1980 song performed by The Clash

"Junco Partner", also known as "Junco Partner (Worthless Man)", is a blues song first recorded by American rhythm and blues singer James Wayne in 1951. It has been recorded and revised by many other artists over several decades, including Louis Jordan, Michael Bloomfield, Dr. John, Professor Longhair, James Booker, Hugh Laurie, and the Clash. It has been covered in various genres of music including blues, folk, rock, reggae, and dub.

== Early recordings ==
Singer James Wayne made the first recording of "Junco Partner" in 1951, for Bob Shad's record label "Sittin' in with...". The song is credited to Shad and "Robert Ellen" (a pseudonym Shad used on some recordings), though it was directly inspired by the Willie Hall song "Junker's Blues". According to musician Mac Rebennack ("Dr. John"), James Waynes' recording made the song popular, although it was already widely known among musicians in New Orleans and elsewhere as "the anthem of the dopers, the whores, the pimps, the cons. It was a song they sang in Angola, the state prison farm, and the rhythm was even known as the 'jailbird beat'."
In 1952, several artists covered the song, including Richard Hayes with the Eddie Sauter Orchestra (whose version got to No. 15 on Billboard's Pop Music charts), and Louis Jordan & His Tympany Five for Decca.
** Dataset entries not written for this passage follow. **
Context: an optimization exercise on an open-source flow, tuned for small area and a short achievable clock period. The choices shown serve that exercise and are no tape-out recipe.
RTL that was checked went through simulation tests only; none was proved equivalent to the original.
The clock port is modelled as an ideal driver; clocking choices that lean on that would not hold on a real chip.
No activity file was given, so power comes from the tool's default toggle rates.

==> flow/design.v (excerpt) <==
module pe_mac #(
  parameter int WA       = 16,
  parameter int WB       = 16,
  parameter int ACCW     = 40,
  parameter int MULT_LAT = 1,
  parameter int ADD_LAT  = 0
) (
  input  logic                    clk,
  input  logic                    rst_n,
  input  logic                    in_valid,
  output logic                    in_ready,
  input  logic signed [WA-1:0]    a_in,
  input  logic signed [WB-1:0]    b_in,
  input  logic signed [ACCW-1:0]  psum_in,
  output logic                    out_valid,
  input  logic                    out_ready,
  output logic signed [WA-1:0]    a_out,
  output logic signed [WB-1:0]    b_out,
  output logic signed [ACCW-1:0]  psum_out
);
  logic        acc;
  logic [15:0] A, B;
  logic [39:0] P;
  logic [39:0] S;
  logic [3:0]  V;
  logic [39:0] psum_off;
  assign in_ready = out_ready;
  assign acc      = in_valid & out_ready;
  assign psum_off = {psum_in[39:32], ~psum_in[31], psum_in[30:0]};
  logic [7:0] BN, BO, BT, bn_in, bo_in, bt_in;
  assign bn_in[0] = b_in[1];
  assign bo_in[0] = b_in[0] ^ 1'b0;
  assign bt_in[0] = (b_in[1] & ~b_in[0] & ~1'b0) | (~b_in[1] & b_in[0] & 1'b0);
  assign bn_in[1] = b_in[3];
  assign bo_in[1] = b_in[2] ^ b_in[1];
  assign bt_in[1] = (b_in[3] & ~b_in[2] & ~b_in[1]) | (~b_in[3] & b_in[2] & b_in[1]);
  assign bn_in[2] = b_in[5];
  assign bo_in[2] = b_in[4] ^ b_in[3];
  assign bt_in[2] = (b_in[5] & ~b_in[4] & ~b_in[3]) | (~b_in[5] & b_in[4] & b_in[3]);
  assign bn_in[3] = b_in[7];
  assign bo_in[3] = b_in[6] ^ b_in[5];
  assign bt_in[3] = (b_in[7] & ~b_in[6] & ~b_in[5]) | (~b_in[7] & b_in[6] & b_in[5]);
  assign bn_in[4] = b_in[9];
  ...
==> flow/config.mk <==
export PLATFORM = sky130hd
export DESIGN_NAME = pe_mac
export DESIGN_NICKNAME = pe_mac
export VERILOG_FILES = /design/flow/design.v
export SDC_FILE = /design/flow/constraint.sdc
export NUM_CORES = 4
export LEC_CHECK = 0
export ABC_AREA = 1
export CAP_MARGIN = 20
export CORE_MARGIN = 2
export CORE_UTILIZATION = 55
export CTS_BUF_LIST = sky130_fd_sc_hd__clkbuf_8
export SETUP_SLACK_MARGIN = 3.2
export SLEW_MARGIN = 20
export SYNTH_HIERARCHICAL = 1
export SYNTH_MINIMUM_KEEP_SIZE = 0
export TNS_END_PERCENT = 20
==> flow/constraint.sdc <==
create_clock -name core_clock -period 6.0 [get_ports {clk}]
set_input_delay 1.2000 -clock core_clock [delete_from_list [all_inputs] [get_ports {clk}]]
set_output_delay 1.2000 -clock core_clock [all_outputs]
set_load 0.01 [all_outputs]
standard.sh (not shown) runs the stock make flow with config.mk's settings and CLKGATE_MAP_FILE= SYNTH_SCRIPT=/design/flow/synth_recipe.tcl, a recipe that flattens the netlist after the stock synthesis.
==> flow/flow/run.sh <==
#!/bin/bash
# Own flow: the standard layout (standard.sh, unchanged synthesis) with
#  - the port buffers made of the smallest buffer cell (buf_1), and
#  - useful skew for the internal M registers (flow/skew.tcl, run as the
#    PRE_CTS_TCL hook: it wraps clock_tree_synthesis and delays the clock of
#    Ms/Mc, which have no path from an input or to an output).
set -euo pipefail
here=$(pwd)
export BUFFER_PORTS_ARGS="-buffer_cell sky130_fd_sc_hd__buf_1"
export PRE_CTS_TCL="$here/flow/skew.tcl"

export SKEW_CELLS="clkdlybuf4s25_1 clkbuf_4"
export CTS_ARGS="-sink_clustering_enable -repair_clock_nets -buf_list sky130_fd_sc_hd__clkbuf_8 -dont_use_dummy_load"
bash standard.sh > standard.log 2>&1
==> flow/flow/skew.tcl <==
# Useful skew for the register-to-register paths A,B -> M -> S: the clock of
# the M registers (Ms, Mc), whose D and Q pins connect only to other
# registers through logic, is delayed by a chain of clock buffers after CTS,
# so the multiply stage borrows time from the accumulate stage.
rename clock_tree_synthesis my_cts_orig
proc clock_tree_synthesis {args} {
  my_cts_orig {*}$args
  # buffer cells of the delay chain, from the tree's leaf net to the registers
  set cells [expr {[info exists ::env(SKEW_CELLS)] ? $::env(SKEW_CELLS) : "clkbuf_2 clkbuf_4"}]
  set groups [dict create]
  foreach inst [get_cells -quiet {Ms[* Mc[*}] {
    set pin [get_pins -of_objects $inst -filter "name==CLK"]
    set net [get_nets -of_objects $pin]
    dict lappend groups [get_full_name $net] [list $pin [sta::sta_to_db_inst $inst]]
  }
  set block [ord::get_db_block]
  set k 0
  dict for {netname items} $groups {
    set xs 0; set ys 0; set pins {}
    foreach it $items {
      lappend pins [lindex $it 0]
      set bb [[lindex $it 1] getBBox]
      set xs [expr {$xs + (([$bb xMin] + [$bb xMax]) / 2)}]; set ys [expr {$ys + (([$bb yMin] + [$bb yMax]) / 2)}]
    }
    set n [llength $pins]
    set dbu [$block getDbUnitsPerMicron]
    set loc [list [expr {$xs / $n / double($dbu)}] [expr {$ys / $n / double($dbu)}]]
    set cur $netname
    # a stronger last buffer for a large group keeps the clock pin slew low
    set big [expr {[info exists ::env(SKEW_BIG)] ? $::env(SKEW_BIG) : 6}]
    set chain $cells
    if {$n > $big} { set chain [lreplace $chain end end clkbuf_8] }
    set s 0
    foreach cell $chain {
      insert_buffer -buffer_cell sky130_fd_sc_hd__$cell -net $cur -load_pins $pins -location $loc \
        -buffer_name skewbuf_${k}_$s -net_name skewnet_${k}_$s
      incr s
      set cur [get_full_name [get_nets -of_objects [lindex $pins 0]]]
    }
    puts "skew: $n M register clock pins of $netname behind $chain"
    incr k
  }
}
Change:
--- a/flow/flow/run.sh
+++ b/flow/flow/run.sh
@@ -11,3 +11,3 @@
 
-export SKEW_CELLS="clkdlybuf4s25_1 clkbuf_4"
+export SKEW_CELLS="clkbuf_2 clkbuf_4"
 export CTS_ARGS="-sink_clustering_enable -repair_clock_nets -buf_list sky130_fd_sc_hd__clkbuf_8 -dont_use_dummy_load"
--- a/flow/config.mk
+++ b/flow/config.mk
@@ -10,3 +10,3 @@
 export CORE_MARGIN = 2
-export CORE_UTILIZATION = 55
+export CORE_UTILIZATION = 68
 export CTS_BUF_LIST = sky130_fd_sc_hd__clkbuf_8
After rerunning: Maximum frequency grows by a few percent. Cell count went down by a few percent. Final area falls slightly.
No functional check of the RTL was part of any run of this note.
Source: an optimization exercise on an open RTL-to-GDS flow (aim: small area, a short achievable clock period and few clock cycles per item). Production flows keep margins and buffers that such runs may drop. RTL that was checked went through simulation tests only; none was proved equivalent to the original. Power and IR drop assume default switching activity.

==> flow/design.v (excerpt) <==
module JAM (
input CLK,
input RST,
output reg [2:0] W,
output reg [2:0] J,
input [6:0] Cost,
output [3:0] MatchCount,
output reg [9:0] MinCost,
output reg Valid );
make LEC_CHECK=0 CAP_MARGIN=20 CORE_MARGIN=2 CORE_UTILIZATION=70 CTS_BUF_LIST=sky130_fd_sc_hd__clkbuf_4 SETUP_SLACK_MARGIN=2.0 SLEW_MARGIN=20 finish   # period 5.0 ns
run.sh (not shown) runs the stock make flow with config.mk's settings and CLKGATE_MAP_FILE= SYNTH_SCRIPT=/design/flow/synth_recipe.tcl, a recipe that flattens the netlist after the stock synthesis.
Testbench counts at the start, summed over its fixed seeds: cycles 5,819, items 24.
Next try:
CTS_BUF_LIST = not set   (was sky130_fd_sc_hd__clkbuf_4)
SETUP_SLACK_MARGIN = 2.4   (was 2.0)
Result: The changed run completed without violations. Count of clock-buffer cells in the layout went down by 132. Die area is unchanged. Setup slack got worse by 0.24 ns. Fmax is lower by 7.3%. Cell count stays flat. Via count went up by 5.6%. Hold slack gets better by 0.013 ns. Core utilization rose by 7.5 points. Clock skew goes down by 0.017 ns.
Next try:
CTS_BUF_LIST = sky130_fd_sc_hd__clkbuf_8   (was not set)
CTS_CLUSTER_SIZE = 30   (was not set)
SETUP_SLACK_MARGIN = 2.2   (was 2.4)
Worst hold slack loses 0.0057 ns.
Synthesized cell count is unchanged.
Count of clock-buffer cells in the layout goes up by 23.
Cell count goes down by 0.95%.
Synthesized area is unchanged.
Design area goes down by 6.0%.
Setup slack gains 0.13 ns.
Power goes down by 5.8%.
Wire length goes down by about 10%.
Combinational power goes down by 27%.
Next try:
CTS_BUF_LIST = not set   (was sky130_fd_sc_hd__clkbuf_8)
CTS_CLUSTER_SIZE = not set   (was 30)
SETUP_SLACK_MARGIN = 2.15   (was 2.2)
Outcome:
- worst setup slack improved by 0.19 ns
- cell area is lower by 1.4%
- non-clock buffer count decreases by 31
- wire length came out lower by 1.2%
- total power is higher by 1.6%
- sequential cell count does not change
- via count went down by 1.9%
- cell count drops by 2.5%

========
Starting RTL as in the previous note.
// JAM
module JAM (
input CLK,
input RST,
output reg [2:0] W,
output reg [2:0] J,
input [6:0] Cost,
output [3:0] MatchCount,
output reg [9:0] MinCost,
output reg Valid );
Settings: LEC_CHECK=0, CAP_MARGIN=20, CORE_MARGIN=2, CORE_UTILIZATION=70, CTS_CLUSTER_SIZE=30, SETUP_SLACK_MARGIN=2.2, SLEW_MARGIN=20; clock period 5.0 ns.
Testbench counts at the start, summed over its fixed seeds: cycles 5,819, items 24.
Change:
- CORE_UTILIZATION: 70 -> 80
- CTS_CLUSTER_SIZE: 30 -> default
After rerunning: This time the run failed in 5_1_grt (GRT-0232). Synthesized cell count stays the same. Area after synthesis stays the same.
Change:
- CORE_UTILIZATION: 80 -> 70
- CTS_BUF_LIST: default -> sky130_fd_sc_hd__clkbuf_4
What happened: With this change the flow completed without violations. Synthesized area is unchanged. Synthesized cell count does not change.
Change:
- CTS_BUF_LIST: sky130_fd_sc_hd__clkbuf_4 -> sky130_fd_sc_hd__clkbuf_8
- CTS_CLUSTER_SIZE: default -> 24
=> Clock power falls by 5.3%. Wire length goes up by 1.4%. Worst hold slack barely changes. Utilization went up by 0.26 points. Clock-buffer cell count decreases by 111.
Change:
- CORE_UTILIZATION: 70 -> 60
- CTS_BUF_LIST: sky130_fd_sc_hd__clkbuf_8 -> default
- CTS_CLUSTER_SIZE: 24 -> default
- SETUP_SLACK_MARGIN: 2.2 -> 2.0
After rerunning: Utilization goes down by 12 points; synthesized cell count does not change; clock skew goes down by 0.017 ns; setup slack gains 0.089 ns; synthesized area is unchanged; sequential power hardly moves; combinational power goes down by 15%; wire length goes down by 4.8%; die area goes up by 16%.
Change:
- CORE_UTILIZATION: 60 -> 70
- SETUP_SLACK_MARGIN: 2.0 -> 2.1
The changed run went through all stages and came out clean.
Area after synthesis stays the same.
Final cell count goes down slightly.
Final area hardly moves.
Combinational power goes up by a few percent.
Core utilization rises by 11 points.

========
== run 1 ==
Starting RTL as in the previous note.
make LEC_CHECK=0 CAP_MARGIN=20 CORE_MARGIN=2 CORE_UTILIZATION=70 SETUP_SLACK_MARGIN=2.6 SLEW_MARGIN=20 finish   # period 5.0 ns
Testbench counts of run 1, summed over its fixed seeds: cycles 5,819, items 24.
Setup changes, run 1 to run 2
- SETUP_SLACK_MARGIN changed from 2.6 to 2.0
### Flow results
- Relative to run 1, the combinational power of run 2 is lower by about 50%.
- Per the comparison of run 2 with run 1, cell count saw a decrease; total of cells resized after clock tree synthesis now smaller.
### run 2 -> run 3
- SETUP_SLACK_MARGIN now 2.2, was 2.0
==> notes.md <==
On run 3: hold slack is 0.026 ns lower than what run 2 gave. In the final reports, the cell area of run 3 is larger than that of run 2. Via count in run 3 is 136 above run 2.
Input changes introduced in run 4 (baseline for comparison: run 3):
- swapping 70 for 75 in CORE_UTILIZATION
--- outcome ---
The lower final setup slack of the worst path came out of run 4.
Looking at run 3 and run 4, the post-layout net count is a wash.
Internal portion of total power in run 4 is about 4% higher than in run 3
The multi-input gate share of the layout cell area was comparable across run 3 and run 4.
Run 4 falls short of run 3 in worst supply voltage drop on vdd.
Taking run 3 as the reference point, the post-cts sizing count of run 4 rises by 11.
The more densely filled core belongs to run 4, not run 3.
Core outline area (run 4 over run 3): decrease, 2900 µm²

========
JAM, a different RTL version from the one above (not shown whole).
Size in the first run: ~510 flip-flops, ~30 I/O pins, roughly 28000 um2 of cells after synthesis.
clock: 5.0 ns
lec_check: 0
cap_margin: 20
core_margin: 2
core_utilization: 70
setup_slack_margin: 2.3
slew_margin: 20
The first run completed without violations.
Edit:
SETUP_SLACK_MARGIN = 2.2   (was 2.3)
Count of clock-buffer cells in the layout shrinks by 6.
Non-clock buffer count shrinks by 44.
Area after synthesis stays the same.
Routed wire length shrinks by 4.0%.
First-iteration DRC count shrinks by 11%.
Synthesized cell count is unchanged.
Sequential share of layout area grows by 0.82 points.
Clock skew shrinks by 9.4 ps.
Core utilization shrinks by 1.9 points.
No functional check of the RTL was part of any run of this note.

==> port drivers added, routing unchanged <==
In the flow no input, the clock included, has a driving cell. The finished layouts below were timed again as built, in two steps.
Step 1, drivers: a clkbuf_16 drives CLK and a buf_2 each remaining input, both assumed.
Step 2 times the ports against the registers' clock, not the clock port: input delays grow and output delays shrink by t, the midpoint of the rising clock arrivals with the driver on.
Slacks: ideal ports / drivers / drivers and shift; pairs: ideal ports / drivers.
run | shift t [ns] | slack for setup (ns) | hold slack, ns | worst register clock-pin slew, ns
the first run of note 1 | 0.939 | 1.995 / 1.982 / 1.302 | 0.332 / 0.332 / 0.332 | 0.08 / 0.08
the second run of note 1 | 0.680 | 1.759 / 1.759 / 1.682 | 0.345 / 0.345 / 0.345 | 0.07 / 0.07
the third run of note 1 | 0.710 | 1.890 / 1.890 / 1.594 | 0.339 / 0.339 / 0.339 | 0.07 / 0.07
the fourth run of note 1 | 0.671 | 2.081 / 2.081 / 1.592 | 0.344 / 0.344 / 0.344 | 0.07 / 0.07
the first run of note 2 | 0.659 | 2.129 / 2.129 / 1.636 | 0.327 / 0.327 / 0.327 | 0.07 / 0.07
the third run of note 2 | 0.936 | 2.066 / 2.066 / 1.443 | 0.342 / 0.342 / 0.342 | 0.08 / 0.08
the fourth run of note 2 | 0.710 | 1.890 / 1.890 / 1.594 | 0.339 / 0.339 / 0.339 | 0.07 / 0.07
the fifth run of note 2 | 0.663 | 1.978 / 1.978 / 1.513 | 0.344 / 0.344 / 0.344 | 0.07 / 0.07
the sixth run of note 2 | 0.670 | 2.085 / 2.085 / 1.547 | 0.351 / 0.351 / 0.351 | 0.07 / 0.07
run 1 | 0.681 | 1.863 / 1.863 / 1.638 | 0.342 / 0.342 / 0.342 | 0.07 / 0.07
run 2 | 0.667 | 1.952 / 1.952 / 1.443 | 0.353 / 0.353 / 0.353 | 0.07 / 0.07
run 3 | 0.659 | 2.129 / 2.129 / 1.636 | 0.327 / 0.327 / 0.327 | 0.07 / 0.07
run 4 | 0.677 | 1.800 / 1.800 / 1.542 | 0.332 / 0.332 / 0.332 | 0.07 / 0.07
the first run of note 4 | 0.680 | 1.825 / 1.825 / 1.687 | 0.322 / 0.322 / 0.322 | 0.07 / 0.07
the second run of note 4 | 0.659 | 1.993 / 1.993 / 1.675 | 0.348 / 0.348 / 0.348 | 0.07 / 0.07
After both steps every run listed still meets setup and hold. The setup slack of the first run of note 1, which loses most, moves by -0.013 ns with the drivers and by -0.693 ns with both steps.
Fully credited to himself, Chuck Berry's 1961 "The Man and the Donkey" is based on the "Junco Partner" melody with a story based on a traditional West African tale heard on other songs such as Willie Dixon's Signifying Monkey (1947) or Oscar Brown, Jr.'s Signifying Monkey (1960).

== Later versions ==
Roland Stone, an R&B singer from New Orleans, recorded two versions with rewritten lyrics, the first in 1959 as "Preacher's Daughter", and the second in 1961 as "Down the Road". The Holy Modal Rounders recorded the song as "Junko Partner" in 1965.

The 1970s produced several widely known covers. In 1972, Dr. John covered the song for his Dr. John's Gumbo album. In 1976, Professor Longhair covered it for his Rock 'n' Roll Gumbo album, and James Booker did the same for his homonymous album, "Junco Partner".

Bob Dylan's 1986 album Knocked Out Loaded took its title from a "Junco Partner" lyric. The Hindu Love Gods, with Warren Zevon as lead singer and three members of R.E.M., released their recording of this song on their self-titled 1990 album, under the title "Junko Pardner".

Carlos del Junco covered the song for his Big Boy album, released in 1999. In 2002, New Orleans' Dirty Dozen Brass Band covered the song on their album Medicated Magic. John Scofield included the song in his 2022 solo album.

== The Clash version ==

It was Richard Hayes' version that caught the ear of Joe Strummer, who recorded it with the London-based band the 101'ers. He later recorded it again, this time in Kingston, Jamaica, with the Clash for their hit triple album Sandinista!, released in 1980, which included two versions: a reggae version, "Junco Partner", and a dub version, "Version Pardner".